Project
Sodium Channel Nav1.7: Molecular Insights Into Erythromelalgia Mutation Q875E
Figure 1: Left: Extracellular view of the channel; Domain I-IV in green, blue, red,
grey; Highlight on residues R214 on Domain I (green circle) and Q875E (blue
circle) on Domain II ; Visualized as ribbon in Chimera. Right: Distribution
of the distance between residues R214 and Q875E along the simulation in the
following systems: WT (red), Q875E mutant at control calcium concentration
(blue), Q875E mutant at increased calcium concentration (grey). This project is in collaboration with Prof. Dr. Angelika Lampert and her team from the Department of Neurophysiology at Uniklinik Aachen to investigate the neuronal phenotype of a patient carrying the Q875E mutation in the voltage-gated sodium channel Nav1.7. Navs are responsible for action potential and propagation in excitable cells. Within the 9 human Navs in the protein family, Nav1.7 is involved in pain mechanisms, especially in the development and transmission of inflammatory pain. Navs channelopathy are a group of disorders that cause a reduction of the channel fast inactivation or an enhancing of channel activation, both leading to a persistent sodium current. These include Primary Erythromelalgia, which has been shown to be caused by a so-called gain-of-function mutation of the channel, the Q875E mutation. A previous experimental study from Prof. Lampert’s lab suggested that this mutation stabilizes the activated state of the voltage sensing domain of the channel (VSDI) via the formation of a salt bridge between R214 on Domain I and E875 on Domain II, stabilizing the open conformation of the channel. The latter interaction can be reversed by increasing the concentration of divalent ions in solution. Given the potential of Mg2+ as a therapeutic agent for alleviating the symptoms in patients carrying this disease, our computational analysis aimed to elucidate the molecular mechanism underlying this potential treatment. To achieve this, we performed molecular dynamics (MD) simulations on the Nav1.7 on High-Performance Computing (HPC) CLAIX resources.
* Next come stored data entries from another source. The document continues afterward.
<file path="src/rtl/hn_pkg.sv">
`timescale 1ns/1ps
package hn_pkg;
  localparam int unsigned BYTE_W = 8;
  localparam int unsigned ADDR_W = BYTE_W - 1;

  typedef enum logic [2:0] {
    ST_IDLE,
    ST_ADDR,
    ST_DEV,
    ST_DATA,
    ST_DONE
  } hn_state_e;
endpackage

</file>
<file path="src/rtl/hn_frame_fsm.sv">
`timescale 1ns/1ps
module hn_frame_fsm
  import hn_pkg::*;
#(
  parameter logic [ADDR_W-1:0] HOST_ADDR = 7'h08,
  parameter int unsigned       NB        = 2
) (
  input  logic              clk,
  input  logic              rst_n,
  input  logic              bus_start,
  input  logic              bus_stop,
  input  logic              byte_valid,
  input  logic [BYTE_W-1:0] byte_data,
  input  logic              pending,
  output logic              ack_vld,
  output logic              ack,
  output logic              dev_we,
  output logic [NB-1:0]     lane_we,
  output logic              commit
);
  localparam int unsigned IDX_W = (NB > 1) ? $clog2(NB) : 1;

  hn_state_e        st_q, st_d;
  logic [IDX_W-1:0] idx_q, idx_d;
  logic             dec_ack;
  logic             addr_hit;

  assign addr_hit = (byte_data[BYTE_W-1:1] == HOST_ADDR) && !byte_data[0] && !pending;

  // next-state and per-byte decision
  always_comb begin
    st_d    = st_q;
    idx_d   = idx_q;
    dec_ack = 1'b0;
    dev_we  = 1'b0;
    lane_we = '0;
    commit  = 1'b0;
    if (bus_start) begin
      st_d  = ST_ADDR;
      idx_d = '0;
    end else if (bus_stop) begin
      st_d = ST_IDLE;
    end else if (byte_valid) begin
      unique case (st_q)
        ST_ADDR: begin
          if (addr_hit) begin
            dec_ack = 1'b1;
            st_d    = ST_DEV;
          end else begin
            st_d = ST_IDLE;
          end
        end
        ST_DEV: begin
          dec_ack = 1'b1;
          dev_we  = 1'b1;
          idx_d   = '0;
          st_d    = ST_DATA;
        end
        ST_DATA: begin
          dec_ack = 1'b1;
          lane_we = NB'(1) << idx_q;
          if (idx_q == IDX_W'(NB - 1)) begin
            commit = 1'b1;
            st_d   = ST_DONE;
          end else begin
            idx_d = idx_q + 1'b1;
          end
        end
        default: dec_ack = 1'b0;
      endcase
    end
  end

  always_ff @(posedge clk or negedge rst_n) begin
    if (!rst_n) begin
      st_q    <= ST_IDLE;
      idx_q   <= '0;
      ack_vld <= 1'b0;
      ack     <= 1'b0;
    end else begin
      st_q    <= st_d;
      idx_q   <= idx_d;
      ack_vld <= byte_valid;
      ack     <= dec_ack;
    end
  end
endmodule

</file>
<file path="src/rtl/hn_capture.sv">
`timescale 1ns/1ps
module hn_capture
  import hn_pkg::*;
#(
  parameter int unsigned NB = 2
) (
  input  logic                 clk,
  input  logic                 rst_n,
  input  logic [BYTE_W-1:0]    byte_data,
  input  logic                 dev_we,
  input  logic [NB-1:0]        lane_we,
  input  logic                 commit,
  output logic [ADDR_W-1:0]    notify_addr,
  output logic [NB*BYTE_W-1:0] notify_status
);
  logic [ADDR_W-1:0]    dev_stage;
  logic [NB*BYTE_W-1:0] word_stage;
  logic [NB*BYTE_W-1:0] word_next;

  // per-lane staging, lane 0 is the low byte
  for (genvar g = 0; g < NB; g++) begin : g_lane
    assign word_next[g*BYTE_W +: BYTE_W] =
      lane_we[g] ? byte_data : word_stage[g*BYTE_W +: BYTE_W];

    always_ff @(posedge clk or negedge rst_n) begin
      if (!rst_n) begin
        word_stage[g*BYTE_W +: BYTE_W] <= '0;
      end else if (lane_we[g]) begin
        word_stage[g*BYTE_W +: BYTE_W] <= byte_data;
      end
    end
  end

  always_ff @(posedge clk or negedge rst_n) begin
    if (!rst_n) begin
      dev_stage <= '0;
    end else if (dev_we) begin
      dev_stage <= byte_data[BYTE_W-1:1];
    end
  end

  always_ff @(posedge clk or negedge rst_n) begin
    if (!rst_n) begin
      notify_addr   <= '0;
      notify_status <= '0;
    end else if (commit) begin
      notify_addr   <= dev_stage;
      notify_status <= word_next;
    end
  end
endmodule

</file>
<file path="src/rtl/hn_irq.sv">
`timescale 1ns/1ps
module hn_irq (
  input  logic clk,
  input  logic rst_n,
  input  logic set,
  input  logic clr,
  output logic irq
);
  logic irq_en;
  logic irq_d;

  assign irq_en = set | clr;
  assign irq_d  = set;   // a set in the same cycle as a clear wins

  always_ff @(posedge clk or negedge rst_n) begin
    if (!rst_n) begin
      irq <= 1'b0;
    end else if (irq_en) begin
      irq <= irq_d;
    end
  end
endmodule

</file>
<file path="src/rtl/hn_notify_rx.sv">
`timescale 1ns/1ps
module hn_notify_rx
  import hn_pkg::*;
#(
  parameter logic [6:0]  HOST_ADDR = 7'h08,
  parameter int unsigned WORD_W    = 16
) (
  input  logic              clk,
  input  logic              rst_n,
  input  logic              bus_start,
  input  logic              bus_stop,
  input  logic              byte_valid,
  input  logic [7:0]        byte_data,
  input  logic              irq_clr,
  output logic              ack_vld,
  output logic              ack,
  output logic              irq,
  output logic [6:0]        notify_addr,
  output logic [WORD_W-1:0] notify_status
);
  localparam int unsigned NB = WORD_W / BYTE_W;

  logic          dev_we_w;
  logic [NB-1:0] lane_we_w;
  logic          commit_w;

  hn_frame_fsm #(
    .HOST_ADDR (HOST_ADDR),
    .NB        (NB)
  ) u_fsm (
    .clk        (clk),
    .rst_n      (rst_n),
    .bus_start  (bus_start),
    .bus_stop   (bus_stop),
    .byte_valid (byte_valid),
    .byte_data  (byte_data),
    .pending    (irq),
    .ack_vld    (ack_vld),
    .ack        (ack),
    .dev_we     (dev_we_w),
    .lane_we    (lane_we_w),
    .commit     (commit_w)
  );

  hn_capture #(
    .NB (NB)
  ) u_cap (
    .clk           (clk),
    .rst_n         (rst_n),
    .byte_data     (byte_data),
    .dev_we        (dev_we_w),
    .lane_we       (lane_we_w),
    .commit        (commit_w),
    .notify_addr   (notify_addr),
    .notify_status (notify_status)
  );

  hn_irq u_irq (
    .clk   (clk),
    .rst_n (rst_n),
    .set   (commit_w),
    .clr   (irq_clr),
    .irq   (irq)
  );
endmodule

</file>
<file path="config.mk">
export PLATFORM = sky130hd
export DESIGN_NAME = hn_notify_rx
export DESIGN_NICKNAME = d
export VERILOG_FILES = /design/src/rtl/hn_pkg.sv /design/src/rtl/hn_frame_fsm.sv /design/src/rtl/hn_capture.sv /design/src/rtl/hn_irq.sv /design/src/rtl/hn_notify_rx.sv
export SDC_FILE = /design/constraint.sdc
export NUM_CORES = 1
export LEC_CHECK = 0
export BUFFER_PORTS_ARGS = -buffer_cell sky130_fd_sc_hd__buf_2
export CAP_MARGIN = 30
export CORE_UTILIZATION = 50
export DETAILED_ROUTE_END_ITERATION = 10
export GPL_ROUTABILITY_DRIVEN = 0
export GPL_TIMING_DRIVEN = 0
export PLACE_DENSITY = 0.74
export SYNTH_ARGS = -nofsm -noshare
export SYNTH_HDL_FRONTEND = slang
export SYNTH_SLANG_ARGS = --single-unit
</file>
<file path="constraint.sdc">
create_clock -name clk -period 2.5 [get_ports clk]
set_input_delay 0.125 -clock clk [delete_from_list [all_inputs] [get_ports clk]]
set_output_delay 0.125 -clock clk [all_outputs]
set_load 0.1 [all_outputs]
</file>
==> results of run 1 <==
cell families (layout without fill, tap and decap cells):
group	count (synthesis)	count (layout)	share of synthesized area
AOI/OAI and AO/OA	5	5	0.0180
buffers and inverters	6	55	0.0260
DFF	45	45	0.599
muxes	40	40	0.280
and+or+nand+nor	18	18	0.0766
worst reg2reg max path, cell delays in order (launching register included):
cell	delay (ps)
dfrtp_1	430
and3b_1	230
buf_4	140
nand4b_2	320
mux2_2	390
sequential cells by signal, summed over array words and instances, names as in the netlist:
register,flops
u_cap.notify_status,16
u_fsm.ack_vld,1
u_fsm.ack,1
u_cap.notify_addr,7
u_cap.dev_stage,7
u_fsm.st_q,3
u_fsm.idx_q,1
u_cap.word_stage,8
u_irq.irq,1
metal layers:
layer,vias up,track usage
li1,503,-
met1,557,0.246
met2,21,0.290
met3,5,0.0435
met4,0,0.0597
met5,-,0
cells in the final DEF (no fill, tap or decap), drive strengths merged, types with 2 or more instances in the layout:
cell type / n
mux2: 38
buf: 44
dfrtp: 45
nand4b: 2
nor2: 2
nor4: 2
nand2: 2
clkinv: 2
clkbuf: 6
o21ai: 2
and3b: 2
mux2i: 2
nand4: 2
per-stage QoR:
stage	worst slack (ps)	utilization	cell area [um2]	hold WS (ps)	std cells
floorplan	1030	-	1880	-171	114
global placement	930	0.615	2130	304	199
detailed placement	889	0.615	2130	311	199
CTS	879	0.640	2220	9.32	207
global route	783	0.648	2250	9.00	209
finish	883	0.648	2250	19.0	209
Yosys cell counts (2+ instances only):
master / n
mux2i_1: 2
buf_6: 3
nand2_1: 2
mux2_4: 21
o21ai_0: 2
dfrtp_1: 45
nor4_1: 2
and3b_1: 2
mux2_2: 17
where the power goes:
| group | leakage, uW | switching [uW] | internal (uW) |
|---|---|---|---|
| clock | 0.0000439 | 235 | 193 |
| sequential | 0.000624 | 0.638 | 729 |
| combinational | 0.000624 | 38.3 | 17.6 |
| total | 0.00129 | 274 | 940 |
area by class of cell:
class / instances / area [um2]
Clock inverter: 3 / 17.5
Multi-Input combinational cell: 63 / 704
Sequential cell: 45 / 1130
Inverter: 1 / 3.75
Buffer: 5 / 45.0
Clock buffer: 5 / 68.8
Timing Repair Buffer: 41 / 225
Tap cell: 46 / 57.6
Fill cell: 264 / 1220
worst max path at each step:
stage	end	cells after the start
after floorplan	u_cap.notify_addr[0]	5
after global placement	u_cap.word_stage[0]	4
after detailed placement	u_cap.word_stage[5]	4
after CTS	u_cap.word_stage[5]	4
after global routing	u_cap.word_stage[6]	4
final	u_cap.word_stage[0]	4
==> impl_metrics.csv, run 1 <==
group,metric,value,unit
timing,tns,0,ps
critical_path,rrSetupSlack,880,ps
floorplanning,die_y,63.3,um
worst_hold_path,whs_path_depth,1,
logic_synthesis,synth_edf_count,0,
clocking,cts.sinks,45,
critical_path,crit_start,"u_fsm.st_q[2]",
place,hpwlAfterDp,2300,um
critical_path,regToRegStartpoint,"u_fsm.st_q[2]",
critical_path,worstReg2RegEnd,"u_cap.word_stage[0]",
timing,clock_skew,10.9,ps
timing,drv_slew,0,
status,status,"finished, final reports clean",
routing,drt-pass1-iter-count,4,
routing,drt_iter0_drc,61,
power,irDropWorstVdd,292,uV
worst_hold_path,hold_class,"in2reg",
critical_path,cp.required,2670,ps
critical_path,critical_path.cell_chain,"and3b_1, buf_4, nand4b_2, mux2_2",
routing,wl_met1,1560,um
clocking,cts_tree,"done",
clocking,cts.repair.resized,0,
routing,met3_length,99,um
grt,grt_overflow,0,
logic_synthesis,yosysTopAreaCell,"dfrtp_1",
floorplanning,die_w,63.3,um
routing,wl,3290,um
routing,drt-wirelength-per-cell,15.7,um
critical_path,r2r_cells,4,
power,powerDensity,540,nW/um2
critical_path,crit_type,"reg2reg",
critical_path,cp-start-kind,"register",
cells_and_area,area_growth,19.6,%
timing,grt_setup_unrepaired,"false",
worst_hold_path,hold_end,"u_fsm.ack_vld",
logic_synthesis,syn-num-nets,128,
power,p_leak,0.00129,uW
flow_run,cap_viol_max_count,0,
clocking,cts_inserted_buffers,5,
grt,grt_usage,0.182,
timing,worstMarginPinSlew,492,ps
timing,period_needed,1620,ps
cells_and_area,drive_above_1_share,0.577,
clocking,cts.reportedPaths.clkPinSlew,80,ps
critical_path,cp.arrival,1790,ps
place,io_buffers,39,
timing,setup_viol,0,
clocking,root_buffer,"clkbuf_8",
routing,vias_per_cell,5.20,
timing,timing.final.crit_share,0.647,
routing,ant_nets,0,
logic_synthesis,async_flop_share,1.00,
logic_synthesis,netlist_area,1880,um2
routing,vias,1086,
critical_path,slowest_delay,430,ps
floorplanning,row_count,21,
timing,hold_violations,0,
routing,top_layer,"met4",
grt,grt_max_degree,46,
clocking,clk_latency,290,ps
clocking,cts_buffer_depth,2,
logic_synthesis,yosysUniqueCellTypes,27,
clocking,cts_setup_buffers,0,
grt,grt_pass1_vias,1126,
logic_synthesis,synth_top_area_share,0.599,
logic_synthesis,ys_seq_area_frac,0.599,
worst_hold_path,hold_path_startpoint,"byte_valid",
critical_path,crit_buf_inv,1,
grt,antenna_found_initial,0,
floorplanning,core_area,3470,um2
critical_path,cpLargestDelayFamily,"simple AND/OR/NAND/NOR gates",
grt,grt_pass1_wl,5530,um
critical_path,critPathMaxFanout,8,
cells_and_area,diodes,0,
logic_synthesis,synth_flop_cell,"dfrtp_1",
routing,drc,0,
clocking,cts_hold_buf,0,
floorplanning,start_util,0.542,
critical_path,cp_slowest_cell,"dfrtp_1",
clocking,h-tree-depth,2,
logic_synthesis,syn_area_per_cell,16.5,um2
timing,max_freq,618,MHz
logic_synthesis,synthCells,114,
floorplanning,dieArea,4010,um2
power,power,1210,uW
logic_synthesis,synth.area.top_cells,"dfrtp_1 60%, mux2_4 17%, mux2_2 10%",
timing,max_slew_margin,0.674,
logic_synthesis,yosys_warnings,0,
critical_path,crit_path_end_kind,"register",
cells_and_area,nets,176,
floorplanning,ios,40,
logic_synthesis,ys_ff_latch,45,
routing,route.met2.wl,1590,um
(Power assumes the default switching activity.)
==> inputs of run 2 (changes only) <==
- ABC_AREA: default -> 1
- CORE_UTILIZATION: 50 -> 47
- PLACE_DENSITY: 0.74 -> 0.73
- clock period: 2.5 -> 1.4 ns (I/O delays scaled with it)
==> impl_metrics.csv, run 2 <==
group,metric,value,unit
clocking,root_buffer,"clkbuf_8",
power,switchingPower,513,uW
power,switching_share,0.214,
cells_and_area,final-instance-count-excl-fill,321,
timing,worstMarginPinSlew,492,ps
critical_path,crit_start,"u_fsm.st_q[1]",
logic_synthesis,netlist_area,1900,um2
cells_and_area,diodes,0,
floorplanning,die_y,65.5,um
timing,timing.final.crit_share,0.974,
cells_and_area,drive_above_1_share,0.264,
grt,grt_pass1_wl,6600,um
clocking,cts.sinks,45,
timing,max_freq,733,MHz
cells_and_area,nets,286,
clocking,clk_latency,300,ps
critical_path,cp.required,1600,ps
routing,route.met2.wl,1850,um
routing,drt-wirelength-per-cell,11.8,um
logic_synthesis,syn_area_per_cell,8.91,um2
grt,grt_pass1_vias,1532,
place,io_buffers,39,
routing,drc,0,
timing,max_slew_margin,0.674,
critical_path,cp-start-kind,"register",
critical_path,worstReg2RegEnd,"u_cap.notify_addr[2]",
critical_path,rrSetupSlack,40,ps
floorplanning,row_count,22,
logic_synthesis,async_flop_share,1.00,
logic_synthesis,synth_edf_count,0,
power,power_frac_clock,0.404,
grt,grt_overflow,0,
status,status,"finished, final reports clean",
grt,grt_usage,0.207,
grt,grt_max_degree,33,
floorplanning,core_area,3770,um2
floorplanning,dieArea,4290,um2
place,hpwlAfterDp,2590,um
critical_path,r2r_cells,8,
cells_and_area,top_regs,"u_cap.notify_status (16), u_cap.word_stage (8)",
logic_synthesis,synth_top_area_share,0.594,
logic_synthesis,yosysUniqueCellTypes,20,
logic_synthesis,synth_flop_cell,"dfrtp_1",
routing,wl_met1,1730,um
critical_path,cp.arrival,1560,ps
clocking,cts_inserted_buffers,5,
critical_path,critPathMaxFanout,10,
clocking,cts_buffer_depth,2,
power,irDropWorstVdd,743,uV
timing,hold_violations,0,
floorplanning,ios,40,
floorplanning,die_w,65.5,um
power,seq_power_share,0.545,
routing,drt_iter0_drc,112,
routing,vias_per_cell,4.69,
cells_and_area,layout_commonest_cell,"nand2_1",
clocking,cts.reportedPaths.clkPinSlew,80,ps
critical_path,crit_path_end_kind,"register",
power,p_int,1880,uW
cells_and_area,utilization,0.640,
timing,drv_slew,0,
logic_synthesis,synthTopCellsByCount,"93 x nand2_1, 45 x dfrtp_1, 19 x inv_1",
flow_run,cap_viol_max_count,0,
cells_and_area,layout_common_cells,"91 x nand2_1, 43 x dfrtp_1, 39 x buf_2",
routing,drt-pass1-iter-count,4,
critical_path,regToRegStartpoint,"u_fsm.st_q[1]",
timing,period_needed,1360,ps
logic_synthesis,synth.area.top_cells,"dfrtp_1 59%, nand2_1 18%, inv_1 3.8%",
place,placedCellCount,301,
routing,ant_nets,0,
logic_synthesis,yosysTopAreaCell,"dfrtp_1",
routing,vias,1504,
worst_hold_path,hold_class,"in2reg",
routing,top_layer,"met4",
logic_synthesis,yosysMostFrequentCell,"nand2_1",
worst_hold_path,hold_path_startpoint,"byte_data[1]",
cells_and_area,area_growth,27.2,%
critical_path,cp-endpoint,"u_cap.notify_addr[2]",
grt,antenna_found_initial,0,
timing,grt_setup_unrepaired,"true",
logic_synthesis,syn-num-nets,227,
routing,met3_length,107,um
power,powerDensity,993,nW/um2
cells_and_area,top_register,"u_cap.notify_status",
power,p_leak,0.00140,uW
logic_synthesis,ys_seq_area_frac,0.594,
timing,setup_viol,0,
clocking,cts_tree,"done",
timing,clock_skew,7.13,ps
logic_synthesis,synthCells,213,
routing,wl,3780,um
logic_synthesis,yosys_warnings,0,
cells_and_area,largest_reg_flops,16,
clocking,h-tree-depth,2,
critical_path,crit_type,"reg2reg",
power,combinationalPowerShare,0.051,
logic_synthesis,ys_ff_latch,45,
floorplanning,start_util,0.503,
run 2: cell types whose count changed after synthesis, moves of 3 or more:
cell     previous run  this run
inv_1               1        19
nor2_1              1         7
and2_1              0         4
mux2_2             17         0
nand4_1             1         4
mux2_4             21         0
nand3_1             1        10
nand2_1             2        93
o21ai_0             2        14
run 2: cell type report:
cell class / count / area (um2)
Multi-Input combinational cell: 141 / 638
Inverter: 20 / 83.8
Buffer: 6 / 60.1
Sequential cell: 45 / 1130
Clock inverter: 2 / 38.8
Clock buffer: 6 / 72.6
Timing Repair Buffer: 53 / 330
Fill cell: 322 / 1360
Tap cell: 48 / 60.1
run 2: worst min path at each step:
stage,to,slack (ps),depth (start not counted)
detailed placement,u_cap.notify_status[14],-10,1
finish,u_cap.notify_status[9],3,3
CTS,u_cap.notify_status[9],1,3
global route,u_cap.notify_status[9],10,3
global placement,u_fsm.ack_vld,220,1
floorplan,u_cap.dev_stage[0],-230,0
run 2: what timing repair did:
action                     in CTS  in global routing
pin swaps                       0                  2
hold endpoints to repair       51                  0
gates cloned                    0                  0
buffers inserted                0                  6
gates resized for setup         1                 11
setup endpoints to repair       3                 36
hold buffers                    7                  0
run 2: cells by family after synthesis:
family | after synthesis | share of synthesized area
AND/OR/NAND/NOR | 124 | 0.285
flip-flops | 45 | 0.594
buffers and inverters | 27 | 0.0739
AO/OA/AOI/OAI | 17 | 0.0475
run 2: metrics by stage:
| stage | setup slack, ps | total power, uW | cell area, um2 | hold slack (ps) | TNS, ps |
|---|---|---|---|---|---|
| floorplan | 35.1 | 1370 | 1900 | -226 | 0 |
| global placement | 31.8 | 1430 | 2150 | 221 | 0 |
| global route | -46.4 | 2490 | 2410 | 12.0 | -519 |
| finish | 36.6 | 2400 | 2410 | 3.32 | 0 |
| CTS | 4.06 | 2420 | 2360 | 1.06 | 0 |
| detailed placement | -12.7 | 1440 | 2170 | -10.6 | -12.9 |
run 2: worst max-delay path: stages, from the launching register on:
cell and delay [ps]:
dfrtp_1 400, nand2_2 90, nor2_4 210, nand2_4 100
nor2_8 160, inv_6 60, buf_6 140, nand2_1 60
nand2_1 40
run 2: layer usage:
layer | vias to the layer above | global-route usage
met5 | - | 0
met4 | 0 | 0.0978
met3 | 9 | 0.0417
met2 | 29 | 0.344
met1 | 689 | 0.257
li1 | 777 | -
run 2: power groups by stage:
stage	logic (uW)	clock network [uW]	registers (uW)
6_report	123	968	1300
2_1_floorplan	25.4	0	1340
4_1_cts	120	991	1310
3_3_place_gp	96.4	0	1330
3_5_place_dp	104	0	1330
5_1_grt	138	1050	1310
==> inputs of run 3 (changes only) <==
- PLACE_DENSITY: 0.73 -> 0.75
==> impl_metrics.csv, run 3 (same netlist as run 2, synthesis figures left out) <==
group,metric,value,unit
routing,drt_iter0_drc,92,
cells_and_area,drive_above_1_share,0.268,
floorplanning,die_y,65.5,um
timing,max_slew_margin,0.678,
cells_and_area,nets,289,
cells_and_area,largest_reg_flops,16,
grt,grt_pass1_vias,1449,
clocking,root_buffer,"clkbuf_8",
cells_and_area,area_growth,29.0,%
critical_path,cp.arrival,1550,ps
clocking,cts_buffer_depth,2,
clocking,cts.sinks,45,
cells_and_area,layout_common_cells,"91 x nand2_1, 43 x dfrtp_1, 40 x buf_2",
critical_path,cp_common_cell,"nand2_1",
worst_hold_path,whs_path_depth,3,
critical_path,cpLargestDelayFamily,"simple AND/OR/NAND/NOR gates",
timing,tns,0,ps
place,placedCellCount,300,
routing,ant_nets,0,
worst_hold_path,hold_end,"u_cap.notify_status[8]",
place,pre_cts_ws,-16.2,ps
worst_hold_path,hold_path_startpoint,"byte_data[0]",
critical_path,critPathMaxFanout,7,
grt,grt_usage,0.204,
routing,wl,3940,um
clocking,cts_tree,"done",
power,seq_power_share,0.570,
cells_and_area,final-instance-count-excl-fill,324,
cells_and_area,fillers,324,
power,switchingPower,495,uW
routing,vias,1551,
grt,antenna_found_initial,0,
cells_and_area,top_regs,"u_cap.notify_status (16), u_cap.word_stage (8)",
grt,grt_max_degree,46,
status,status,"finished, final reports clean",
floorplanning,core_area,3770,um2
critical_path,crit_buf_inv,2,
critical_path,critical_path.cell_chain,"nand2_2, nor2_4, nand2_4, nor2_8, inv_6, clkbuf_16, nand2_1, nand2_1",
power,powerDensity,936,nW/um2
clocking,cts.reportedPaths.clkPinSlew,80,ps
power,p_leak,0.00143,uW
place,io_buffers,39,
critical_path,worstReg2RegEnd,"u_cap.notify_status[15]",
routing,drt-pass1-iter-count,4,
power,p_int,1790,uW
routing,vias_per_cell,4.79,
grt,grt_overflow,0,
timing,timing.final.crit_share,0.973,
critical_path,r2r_cells,8,
clocking,h-tree-depth,2,
power,switching_share,0.216,
cells_and_area,layout_commonest_cell,"nand2_1",
cells_and_area,design_area,2450,um2
floorplanning,row_count,22,
floorplanning,ios,40,
timing,setup_viol,0,
critical_path,slowest_delay,390,ps
place,dpl-instance-area,2150,um2
critical_path,cp_num_cells,8,
routing,drc,0,
critical_path,rrSetupSlack,40,ps
floorplanning,die_w,65.5,um
timing,clock_skew,6.83,ps
critical_path,crit_type,"reg2reg",
grt,grt_pass1_wl,6350,um
place,hpwlAfterDp,2590,um
critical_path,cp.required,1590,ps
timing,fin_ws,38.1,ps
timing,worstMarginPinSlew,483,ps
timing,holdWs,7.50,ps
critical_path,regToRegStartpoint,"u_fsm.st_q[1]",
power,combinationalPowerShare,0.054,
power,power_frac_clock,0.376,
flow_run,cap_viol_max_count,0,
floorplanning,dieArea,4290,um2
critical_path,cp-start-kind,"register",
cells_and_area,diodes,0,
routing,drt-wirelength-per-cell,12.2,um
power,irDropWorstVdd,401,uV
critical_path,crit_path_end_kind,"register",
floorplanning,start_util,0.503,
worst_hold_path,hold_class,"in2reg",
timing,drv_slew,0,
timing,period_needed,1360,ps
clocking,clk_latency,300,ps
timing,hold_violations,0,
critical_path,cp_slowest_cell,"dfrtp_1",
timing,max_freq,734,MHz
cells_and_area,top_register,"u_cap.notify_status",
clocking,cts_inserted_buffers,5,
The parallel computing capabilities of HPC were crucial in managing the computational demands of these simulations, enabling us to gain insights into the molecular basis of the proposed Mg2+ therapy.
Project Details
Project term
June 1, 2023–June 30, 2024
Affiliations
Forschungszentrum Jülich
Institute
Computational Biomedicine Institute
Project Manager
Principal Investigator
Methods
We employed the Martini 3.0.0 coarse-grained force field in conjunction with the GROMACS 2021.6 simulation software to model the Nav1.7 channel embedded in a neuronal membrane. The simulations were conducted for 4μs under varying concentrations of divalent cations in solution, allowing us to capture the system’s behavior over microsecondscale trajectories. MDAnalysis has been used to measure R214-Q875E distances residues.
Results
Two systems has been modeled starting from the most updated Nav1.7 cryo-EM structure showing the VSDI in the activated state and currently available in the Protein Data Bank at the beginning time of the project (PDB ID: 7W9K): the ion channel with the mutation (Q875E) and without (wild-type WT). The wild-type (WT) channel and the Q875E mutant were simulated under control (4 mM CaCl2) and increased (10 mM CaCl2) divalent ion concentrations, in line with experimental conditions. Our focus was on analyzing the interaction between the mutated residue (E875) and the gating charge residue (R214) in the first voltage sensing domain (VSD I). The negatively charged E875 in the pore domain is hypothesized to interact with R214 on VSD I, potentially stabilizing the active conformation of the latter. We observed that, at 4 mM CaCl2, the distance between E875 and R214 was shorter in the mutant compared to the WT channel. Interestingly, in the 10 mM CaCl2 simulations, the E875-R214 distance in the mutant increased, becoming comparable to that in the WT channel (Figure 1).
Discussion
Our molecular dynamics simulation studies indicate that the Q875E mutation indeed stabilizes VSD I in an active conformation through the formation of an electrostatic interaction with R214. This finding aligns with experimental evidence showing that increasing the concentration of divalent ions can mitigate the pathogenic effect of this mutation. Specifically, positive divalent ions appear to neutralize the local electrostatic influence of the mutated E875 residue, thereby inhibiting the E875-R214 interaction and disrupting the overly stabilized active conformation of VSD I. These findings support the potential of Mg2+ as a therapeutic option to alleviate pain symptoms in patients.
Additional Project Information
DFG classification: 201-02 Biophysics
Software: Gromacs
Cluster: CLAIX
Publications
Albani S. et al., Depletion of membrane cholesterol modifies structure, dynamic and activation of Nav1.7. Int J Biol Macromol 278, 134219 (2024).
Anil K. Kalia et al., Hyperexcitability of stem cell-derived sensory neurons of erythromelalgia patient normalized by divalent ions, in submission, 2024.